→ **Exercise brief**
Copy exactly the stretch of data below from the line with "if (do_ins &&" through the line with "the sorted chain", including both of those lines.

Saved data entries

□ □ □ □ □

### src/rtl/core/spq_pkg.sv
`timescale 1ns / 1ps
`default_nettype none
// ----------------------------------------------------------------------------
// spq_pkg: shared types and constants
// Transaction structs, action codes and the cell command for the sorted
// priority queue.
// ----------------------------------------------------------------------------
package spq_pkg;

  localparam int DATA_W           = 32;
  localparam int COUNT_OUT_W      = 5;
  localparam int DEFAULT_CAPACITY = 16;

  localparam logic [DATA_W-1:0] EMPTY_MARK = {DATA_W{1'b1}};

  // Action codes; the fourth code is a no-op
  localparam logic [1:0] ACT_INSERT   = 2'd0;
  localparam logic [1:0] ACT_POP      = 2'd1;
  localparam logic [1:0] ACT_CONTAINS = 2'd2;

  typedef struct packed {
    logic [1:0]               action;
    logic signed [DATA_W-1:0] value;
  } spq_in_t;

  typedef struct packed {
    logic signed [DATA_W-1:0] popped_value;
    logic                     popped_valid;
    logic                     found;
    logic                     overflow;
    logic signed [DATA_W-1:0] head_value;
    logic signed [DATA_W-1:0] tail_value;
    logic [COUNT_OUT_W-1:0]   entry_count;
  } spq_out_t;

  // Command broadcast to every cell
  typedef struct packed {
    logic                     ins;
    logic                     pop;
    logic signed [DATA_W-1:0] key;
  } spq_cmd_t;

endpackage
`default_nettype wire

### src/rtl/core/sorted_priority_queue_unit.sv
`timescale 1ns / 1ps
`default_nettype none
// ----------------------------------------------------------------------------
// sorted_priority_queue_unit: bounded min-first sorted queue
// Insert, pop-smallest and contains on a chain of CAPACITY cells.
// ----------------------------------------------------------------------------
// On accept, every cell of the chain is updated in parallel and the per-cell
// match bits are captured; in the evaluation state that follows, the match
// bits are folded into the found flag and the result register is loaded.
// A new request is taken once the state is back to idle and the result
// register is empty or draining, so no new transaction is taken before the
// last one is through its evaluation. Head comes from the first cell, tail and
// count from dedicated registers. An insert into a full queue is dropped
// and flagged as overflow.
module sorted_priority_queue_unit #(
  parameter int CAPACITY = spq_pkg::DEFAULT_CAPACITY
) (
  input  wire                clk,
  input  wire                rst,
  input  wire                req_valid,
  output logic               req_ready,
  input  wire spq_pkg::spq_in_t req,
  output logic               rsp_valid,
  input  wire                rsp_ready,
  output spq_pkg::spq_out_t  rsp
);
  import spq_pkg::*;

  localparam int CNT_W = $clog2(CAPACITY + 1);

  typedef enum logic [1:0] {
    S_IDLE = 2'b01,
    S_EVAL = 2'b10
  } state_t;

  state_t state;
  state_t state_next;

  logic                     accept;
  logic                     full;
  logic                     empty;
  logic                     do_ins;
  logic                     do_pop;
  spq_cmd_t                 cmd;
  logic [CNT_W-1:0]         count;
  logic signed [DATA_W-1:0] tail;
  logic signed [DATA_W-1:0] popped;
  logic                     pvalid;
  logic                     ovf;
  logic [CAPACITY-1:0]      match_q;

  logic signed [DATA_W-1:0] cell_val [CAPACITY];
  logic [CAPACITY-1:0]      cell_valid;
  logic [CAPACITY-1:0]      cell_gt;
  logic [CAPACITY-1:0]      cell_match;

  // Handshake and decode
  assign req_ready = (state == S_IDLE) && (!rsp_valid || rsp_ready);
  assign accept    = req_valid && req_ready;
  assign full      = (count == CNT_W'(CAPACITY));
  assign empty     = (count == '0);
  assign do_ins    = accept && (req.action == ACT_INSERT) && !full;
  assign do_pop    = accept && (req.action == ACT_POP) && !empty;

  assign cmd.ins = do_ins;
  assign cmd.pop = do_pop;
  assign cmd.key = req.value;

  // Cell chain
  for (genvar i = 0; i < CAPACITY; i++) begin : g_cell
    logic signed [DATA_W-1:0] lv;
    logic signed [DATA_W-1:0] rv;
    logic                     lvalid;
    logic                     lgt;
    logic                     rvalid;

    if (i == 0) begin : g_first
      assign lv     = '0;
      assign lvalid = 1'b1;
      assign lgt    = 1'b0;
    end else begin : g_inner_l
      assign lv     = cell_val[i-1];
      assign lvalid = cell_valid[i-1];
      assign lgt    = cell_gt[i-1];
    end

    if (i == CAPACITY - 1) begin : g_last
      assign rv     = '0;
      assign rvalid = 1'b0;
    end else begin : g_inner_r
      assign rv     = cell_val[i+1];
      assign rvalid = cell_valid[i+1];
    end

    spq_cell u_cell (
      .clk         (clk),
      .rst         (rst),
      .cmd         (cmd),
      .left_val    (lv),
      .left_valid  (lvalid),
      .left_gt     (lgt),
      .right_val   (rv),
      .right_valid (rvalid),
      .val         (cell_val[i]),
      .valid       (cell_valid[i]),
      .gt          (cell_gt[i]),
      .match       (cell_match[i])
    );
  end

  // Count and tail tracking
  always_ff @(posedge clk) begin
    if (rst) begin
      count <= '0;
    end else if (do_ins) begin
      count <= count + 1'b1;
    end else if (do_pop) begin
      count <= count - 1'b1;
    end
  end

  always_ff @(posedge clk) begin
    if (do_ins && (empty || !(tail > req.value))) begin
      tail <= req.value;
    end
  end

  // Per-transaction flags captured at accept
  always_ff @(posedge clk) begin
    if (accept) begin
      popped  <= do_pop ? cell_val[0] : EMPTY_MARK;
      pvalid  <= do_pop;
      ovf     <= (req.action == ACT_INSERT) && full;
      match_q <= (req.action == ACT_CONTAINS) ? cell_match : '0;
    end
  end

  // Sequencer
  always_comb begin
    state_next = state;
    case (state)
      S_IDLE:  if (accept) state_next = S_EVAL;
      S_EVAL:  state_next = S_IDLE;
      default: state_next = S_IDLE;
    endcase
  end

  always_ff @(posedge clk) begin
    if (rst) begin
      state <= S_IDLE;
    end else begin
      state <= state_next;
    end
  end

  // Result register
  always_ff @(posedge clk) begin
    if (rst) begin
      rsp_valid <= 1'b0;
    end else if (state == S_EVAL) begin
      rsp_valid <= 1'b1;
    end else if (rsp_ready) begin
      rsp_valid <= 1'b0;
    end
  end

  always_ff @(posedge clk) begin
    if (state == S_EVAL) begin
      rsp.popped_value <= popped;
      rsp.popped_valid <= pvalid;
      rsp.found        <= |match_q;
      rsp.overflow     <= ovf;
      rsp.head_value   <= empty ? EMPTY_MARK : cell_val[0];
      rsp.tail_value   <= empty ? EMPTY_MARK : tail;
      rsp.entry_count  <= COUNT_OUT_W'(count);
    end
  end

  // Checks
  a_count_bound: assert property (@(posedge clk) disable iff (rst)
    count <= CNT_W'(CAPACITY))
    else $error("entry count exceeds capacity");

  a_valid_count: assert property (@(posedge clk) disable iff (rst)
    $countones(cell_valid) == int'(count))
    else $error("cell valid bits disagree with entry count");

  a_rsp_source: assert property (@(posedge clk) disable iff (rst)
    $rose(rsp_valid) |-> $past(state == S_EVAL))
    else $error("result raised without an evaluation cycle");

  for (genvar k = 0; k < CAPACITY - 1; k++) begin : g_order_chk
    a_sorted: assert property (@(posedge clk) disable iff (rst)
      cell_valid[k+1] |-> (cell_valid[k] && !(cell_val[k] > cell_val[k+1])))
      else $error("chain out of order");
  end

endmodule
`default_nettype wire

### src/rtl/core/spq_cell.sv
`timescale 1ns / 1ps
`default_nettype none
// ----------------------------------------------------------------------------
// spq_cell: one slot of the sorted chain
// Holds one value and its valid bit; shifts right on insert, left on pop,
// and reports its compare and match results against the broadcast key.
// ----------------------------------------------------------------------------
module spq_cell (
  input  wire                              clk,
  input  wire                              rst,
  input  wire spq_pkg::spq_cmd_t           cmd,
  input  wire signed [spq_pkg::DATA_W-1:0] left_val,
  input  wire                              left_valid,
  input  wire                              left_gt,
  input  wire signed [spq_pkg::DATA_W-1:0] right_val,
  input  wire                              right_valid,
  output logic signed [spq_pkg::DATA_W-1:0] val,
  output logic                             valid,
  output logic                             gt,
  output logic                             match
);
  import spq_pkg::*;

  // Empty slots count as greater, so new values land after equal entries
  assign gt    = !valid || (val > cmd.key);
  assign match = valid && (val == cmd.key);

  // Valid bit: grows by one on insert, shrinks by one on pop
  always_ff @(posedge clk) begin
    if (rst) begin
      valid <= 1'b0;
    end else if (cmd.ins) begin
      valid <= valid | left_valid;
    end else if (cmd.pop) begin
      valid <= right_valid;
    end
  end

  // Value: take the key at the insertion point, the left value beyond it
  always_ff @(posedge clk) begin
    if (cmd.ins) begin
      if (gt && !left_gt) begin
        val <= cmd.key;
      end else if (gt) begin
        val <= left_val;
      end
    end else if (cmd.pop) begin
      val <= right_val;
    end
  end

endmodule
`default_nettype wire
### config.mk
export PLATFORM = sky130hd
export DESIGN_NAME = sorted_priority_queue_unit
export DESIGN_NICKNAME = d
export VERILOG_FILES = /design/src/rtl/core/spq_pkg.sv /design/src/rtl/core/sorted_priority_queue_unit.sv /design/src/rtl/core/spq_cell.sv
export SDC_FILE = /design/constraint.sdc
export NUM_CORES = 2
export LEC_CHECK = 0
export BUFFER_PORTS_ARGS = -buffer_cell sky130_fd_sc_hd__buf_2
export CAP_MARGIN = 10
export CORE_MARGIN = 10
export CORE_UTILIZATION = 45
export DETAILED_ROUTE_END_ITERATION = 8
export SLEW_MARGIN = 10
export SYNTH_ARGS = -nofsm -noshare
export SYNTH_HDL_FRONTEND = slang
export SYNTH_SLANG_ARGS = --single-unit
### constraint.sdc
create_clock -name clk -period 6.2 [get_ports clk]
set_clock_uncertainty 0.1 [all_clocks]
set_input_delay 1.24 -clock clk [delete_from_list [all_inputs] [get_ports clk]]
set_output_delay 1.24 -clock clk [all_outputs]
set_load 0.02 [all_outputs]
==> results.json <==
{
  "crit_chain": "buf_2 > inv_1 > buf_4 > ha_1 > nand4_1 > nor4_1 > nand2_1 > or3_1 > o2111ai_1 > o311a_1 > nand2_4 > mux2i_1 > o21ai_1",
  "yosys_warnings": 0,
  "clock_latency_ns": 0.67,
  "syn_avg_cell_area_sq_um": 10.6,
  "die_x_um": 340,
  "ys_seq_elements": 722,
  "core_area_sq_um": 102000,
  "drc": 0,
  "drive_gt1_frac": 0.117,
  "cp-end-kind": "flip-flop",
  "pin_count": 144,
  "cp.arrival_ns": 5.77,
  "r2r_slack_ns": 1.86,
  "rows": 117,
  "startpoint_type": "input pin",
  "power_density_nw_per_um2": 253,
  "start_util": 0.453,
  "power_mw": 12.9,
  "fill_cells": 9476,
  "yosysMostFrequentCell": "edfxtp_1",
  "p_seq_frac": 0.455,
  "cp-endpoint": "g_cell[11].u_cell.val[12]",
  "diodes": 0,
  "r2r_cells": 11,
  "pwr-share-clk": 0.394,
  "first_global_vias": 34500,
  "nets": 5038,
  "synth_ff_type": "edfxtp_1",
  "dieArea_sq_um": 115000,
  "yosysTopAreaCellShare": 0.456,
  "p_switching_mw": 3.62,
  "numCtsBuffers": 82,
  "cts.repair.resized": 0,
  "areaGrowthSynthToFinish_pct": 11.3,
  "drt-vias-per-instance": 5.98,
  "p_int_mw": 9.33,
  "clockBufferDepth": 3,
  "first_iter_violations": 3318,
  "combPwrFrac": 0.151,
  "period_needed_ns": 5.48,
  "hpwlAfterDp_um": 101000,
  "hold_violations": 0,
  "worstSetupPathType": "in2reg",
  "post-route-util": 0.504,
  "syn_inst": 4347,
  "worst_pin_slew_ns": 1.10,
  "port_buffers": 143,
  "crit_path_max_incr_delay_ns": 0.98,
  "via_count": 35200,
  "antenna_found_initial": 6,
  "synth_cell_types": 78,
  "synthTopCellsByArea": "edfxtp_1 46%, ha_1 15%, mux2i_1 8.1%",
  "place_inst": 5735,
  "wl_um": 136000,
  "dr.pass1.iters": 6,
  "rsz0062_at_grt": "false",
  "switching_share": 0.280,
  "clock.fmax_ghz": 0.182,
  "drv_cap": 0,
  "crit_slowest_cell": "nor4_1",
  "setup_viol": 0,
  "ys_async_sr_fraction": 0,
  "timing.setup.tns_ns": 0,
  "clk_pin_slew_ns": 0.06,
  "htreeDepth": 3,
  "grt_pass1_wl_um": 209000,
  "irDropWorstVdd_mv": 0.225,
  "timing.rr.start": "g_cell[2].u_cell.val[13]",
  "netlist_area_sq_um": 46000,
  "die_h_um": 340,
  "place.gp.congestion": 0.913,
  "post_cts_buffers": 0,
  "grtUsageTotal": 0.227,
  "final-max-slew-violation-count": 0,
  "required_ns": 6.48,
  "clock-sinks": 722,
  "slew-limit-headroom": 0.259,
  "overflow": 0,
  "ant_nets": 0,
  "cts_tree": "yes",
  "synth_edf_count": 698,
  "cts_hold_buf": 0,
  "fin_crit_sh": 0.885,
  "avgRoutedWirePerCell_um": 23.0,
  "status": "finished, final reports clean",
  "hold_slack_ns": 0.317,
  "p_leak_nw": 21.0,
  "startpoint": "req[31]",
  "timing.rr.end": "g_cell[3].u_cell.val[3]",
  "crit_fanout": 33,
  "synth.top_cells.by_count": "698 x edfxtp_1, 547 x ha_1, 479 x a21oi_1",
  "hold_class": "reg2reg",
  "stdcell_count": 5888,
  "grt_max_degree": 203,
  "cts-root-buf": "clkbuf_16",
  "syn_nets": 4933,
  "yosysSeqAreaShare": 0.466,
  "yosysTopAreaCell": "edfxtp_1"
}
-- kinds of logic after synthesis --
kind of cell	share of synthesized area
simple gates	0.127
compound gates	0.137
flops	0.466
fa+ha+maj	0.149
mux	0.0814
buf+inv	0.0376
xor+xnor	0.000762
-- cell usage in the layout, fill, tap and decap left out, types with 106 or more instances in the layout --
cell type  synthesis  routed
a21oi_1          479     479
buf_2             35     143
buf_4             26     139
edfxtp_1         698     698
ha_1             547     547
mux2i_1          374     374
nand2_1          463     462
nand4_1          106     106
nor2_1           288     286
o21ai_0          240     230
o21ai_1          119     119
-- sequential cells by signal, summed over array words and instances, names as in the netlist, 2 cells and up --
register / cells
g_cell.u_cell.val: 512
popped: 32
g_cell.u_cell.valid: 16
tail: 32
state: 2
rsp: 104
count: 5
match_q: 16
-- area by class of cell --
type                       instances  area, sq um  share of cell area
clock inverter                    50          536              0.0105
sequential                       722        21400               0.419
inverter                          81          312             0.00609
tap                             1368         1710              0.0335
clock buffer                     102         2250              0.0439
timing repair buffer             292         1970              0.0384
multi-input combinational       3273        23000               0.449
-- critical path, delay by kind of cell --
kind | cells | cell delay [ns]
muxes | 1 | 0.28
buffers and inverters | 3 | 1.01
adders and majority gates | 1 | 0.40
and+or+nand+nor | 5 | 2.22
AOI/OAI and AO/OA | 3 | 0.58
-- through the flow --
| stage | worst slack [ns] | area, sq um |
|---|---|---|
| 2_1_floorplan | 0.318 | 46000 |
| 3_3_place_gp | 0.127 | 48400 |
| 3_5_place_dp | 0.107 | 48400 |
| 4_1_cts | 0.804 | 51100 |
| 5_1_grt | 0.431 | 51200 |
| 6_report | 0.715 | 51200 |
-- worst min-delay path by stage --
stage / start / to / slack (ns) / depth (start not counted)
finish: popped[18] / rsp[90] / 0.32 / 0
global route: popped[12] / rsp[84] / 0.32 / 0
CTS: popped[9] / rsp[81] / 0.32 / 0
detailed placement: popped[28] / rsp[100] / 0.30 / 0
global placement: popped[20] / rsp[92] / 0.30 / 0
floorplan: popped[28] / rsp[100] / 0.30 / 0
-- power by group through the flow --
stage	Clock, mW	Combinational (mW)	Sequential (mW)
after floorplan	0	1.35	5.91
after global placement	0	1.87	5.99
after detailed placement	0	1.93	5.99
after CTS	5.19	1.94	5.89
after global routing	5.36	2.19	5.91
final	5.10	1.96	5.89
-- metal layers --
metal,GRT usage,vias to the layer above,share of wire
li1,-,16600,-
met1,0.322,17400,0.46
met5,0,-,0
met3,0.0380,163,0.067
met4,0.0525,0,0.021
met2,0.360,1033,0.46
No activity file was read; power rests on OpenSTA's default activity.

□ □ □ □ □

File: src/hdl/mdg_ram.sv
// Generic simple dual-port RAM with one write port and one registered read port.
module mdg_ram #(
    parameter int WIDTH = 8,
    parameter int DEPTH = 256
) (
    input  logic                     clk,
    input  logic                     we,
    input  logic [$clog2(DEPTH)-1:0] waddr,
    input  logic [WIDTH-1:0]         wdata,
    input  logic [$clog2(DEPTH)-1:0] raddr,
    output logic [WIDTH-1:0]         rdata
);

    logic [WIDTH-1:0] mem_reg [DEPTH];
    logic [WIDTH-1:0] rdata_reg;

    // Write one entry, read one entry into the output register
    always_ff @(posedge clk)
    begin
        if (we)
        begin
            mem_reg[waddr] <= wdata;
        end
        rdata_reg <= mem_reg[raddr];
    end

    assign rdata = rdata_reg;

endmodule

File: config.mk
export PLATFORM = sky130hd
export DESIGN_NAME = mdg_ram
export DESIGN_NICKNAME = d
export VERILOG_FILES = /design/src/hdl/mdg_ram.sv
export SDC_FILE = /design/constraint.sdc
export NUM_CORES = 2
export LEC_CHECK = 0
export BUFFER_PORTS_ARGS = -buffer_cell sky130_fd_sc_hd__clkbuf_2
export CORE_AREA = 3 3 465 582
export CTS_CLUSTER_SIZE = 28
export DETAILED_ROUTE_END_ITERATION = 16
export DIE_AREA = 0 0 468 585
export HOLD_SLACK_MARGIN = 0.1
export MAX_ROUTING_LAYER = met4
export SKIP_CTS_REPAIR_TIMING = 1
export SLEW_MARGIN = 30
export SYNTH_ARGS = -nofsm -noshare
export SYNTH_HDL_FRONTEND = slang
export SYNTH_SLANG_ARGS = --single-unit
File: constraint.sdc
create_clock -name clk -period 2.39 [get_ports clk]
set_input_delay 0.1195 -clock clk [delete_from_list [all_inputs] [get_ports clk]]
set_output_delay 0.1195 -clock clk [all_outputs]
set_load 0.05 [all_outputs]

□ □ □ □ □

→ **Result of the task**
    if (do_ins && (empty || !(tail > req.value))) begin
      tail <= req.value;
    end
  end

  // Per-transaction flags captured at accept
  always_ff @(posedge clk) begin
    if (accept) begin
      popped  <= do_pop ? cell_val[0] : EMPTY_MARK;
      pvalid  <= do_pop;
      ovf     <= (req.action == ACT_INSERT) && full;
      match_q <= (req.action == ACT_CONTAINS) ? cell_match : '0;
    end
  end

  // Sequencer
  always_comb begin
    state_next = state;
    case (state)
      S_IDLE:  if (accept) state_next = S_EVAL;
      S_EVAL:  state_next = S_IDLE;
      default: state_next = S_IDLE;
    endcase
  end

  always_ff @(posedge clk) begin
    if (rst) begin
      state <= S_IDLE;
    end else begin
      state <= state_next;
    end
  end

  // Result register
  always_ff @(posedge clk) begin
    if (rst) begin
      rsp_valid <= 1'b0;
    end else if (state == S_EVAL) begin
      rsp_valid <= 1'b1;
    end else if (rsp_ready) begin
      rsp_valid <= 1'b0;
    end
  end

  always_ff @(posedge clk) begin
    if (state == S_EVAL) begin
      rsp.popped_value <= popped;
      rsp.popped_valid <= pvalid;
      rsp.found        <= |match_q;
      rsp.overflow     <= ovf;
      rsp.head_value   <= empty ? EMPTY_MARK : cell_val[0];
      rsp.tail_value   <= empty ? EMPTY_MARK : tail;
      rsp.entry_count  <= COUNT_OUT_W'(count);
    end
  end

  // Checks
  a_count_bound: assert property (@(posedge clk) disable iff (rst)
    count <= CNT_W'(CAPACITY))
    else $error("entry count exceeds capacity");

  a_valid_count: assert property (@(posedge clk) disable iff (rst)
    $countones(cell_valid) == int'(count))
    else $error("cell valid bits disagree with entry count");

  a_rsp_source: assert property (@(posedge clk) disable iff (rst)
    $rose(rsp_valid) |-> $past(state == S_EVAL))
    else $error("result raised without an evaluation cycle");

  for (genvar k = 0; k < CAPACITY - 1; k++) begin : g_order_chk
    a_sorted: assert property (@(posedge clk) disable iff (rst)
      cell_valid[k+1] |-> (cell_valid[k] && !(cell_val[k] > cell_val[k+1])))
      else $error("chain out of order");
  end

endmodule
`default_nettype wire

### src/rtl/core/spq_cell.sv
`timescale 1ns / 1ps
`default_nettype none
// ----------------------------------------------------------------------------
// spq_cell: one slot of the sorted chain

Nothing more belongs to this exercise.